My own Valentine arrived early this year. Not once but twice! On Saturday, a card from the US arrived – a dear friend and her husband, who worry about my singleton status and send me a valentine’s card every year…It’s nice to know I am loved. That’s a good thing!
And…After months of feeling rubbish, a series of MRI and CT scans, blood tests, and countless X-rays (any more and I would feel like a microwaved chicken with a bad tan)…still no news, no card in the post. No hearts or flowers…That’s probably a good thing, too!
Both events have got me thinking. If life is a gift, then love is the ribbon that ties it all together. It’s been over a year since the man I loved ripped my heart out and handed it back to me on a platter. It’s been a year since the pain in my side has meant extended visits to the local NHS hospital. Long. Complicated. You really don’t want to know, but… ok...I’ll admit, It still hurts...
Nevertheless instead of a diatribe against the perils of love…instead of being morose and despairing on Valentine’s day…I’ve decided I’m going to focus on the gifts love has given me…
- Gift #1. The gift of poetry. My first serious boyfriend at uni was partial to Irish poets. He gave me a ring engraved with the words from a William Butler Yeats poem. The ring was tossed into the Thames a long time ago, but the poem lives on!
- Gift #2. The gift of humour. My 2nd serious boyfriend was English. He endowed me with a love of British humour, and the ability to see the profound in the ridiculous. This is why I can laugh at myself!
- Gift #3. The gift of music. Another amour taught me love to all music, to the point that I am now the arbiter of cool for my younger sisters as far as beats go! Well, in my not so secret life I blog for a music website! Thanks…now I know there is more to music than Randy Crawford…
- Gift #4. The gift of forgiveness. Aforesaid man… he of the heart-ripping, platter-handing mode…well, that was my greatest gift of all. He taught me to let go of things I don’t comprehend and cannot fix.
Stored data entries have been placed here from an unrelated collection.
[src/rtl/pcie_lw_pkg.sv]
package pcie_lw_pkg;
  typedef enum logic [3:0] {
    ST_IDLE,
    ST_PROBE_REQ, ST_PROBE_RSP,
    ST_RD1_REQ,   ST_RD1_RSP,
    ST_SET_REQ,   ST_SET_RSP,
    ST_RD2_REQ,   ST_RD2_RSP,
    ST_CLR_REQ,   ST_CLR_RSP
  } lw_state_e;
endpackage

[src/rtl/lw_link_qual.sv]
module lw_link_qual #(
  parameter int DBG_W     = 32,
  parameter int UP_BIT    = 4,
  parameter int TRAIN_BIT = 29
) (
  input  logic             clk,
  input  logic             rst_n,
  input  logic [DBG_W-1:0] dbg1,
  output logic             link_up
);
  logic word_unused;
  assign word_unused = ^dbg1;

  always_ff @(posedge clk) begin
    if (!rst_n) link_up <= 1'b0;
    else        link_up <= dbg1[UP_BIT] & ~dbg1[TRAIN_BIT];
  end
endmodule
He could only lie, so he taught me to speak the truth even if it meant risking the loss of what I thought I held dear. He taught me to choose my own destiny because he could not choose for himself. He made me laugh. He made me love. But most of all he made me cry. He also made me see what I was not when I was with him…and that…that was enough to set me free!
2 thoughts on “Lessons in love…”
You are loved. Every day. xox
Thank you, that's good to know. Miss you Nubian, and wish you were closer.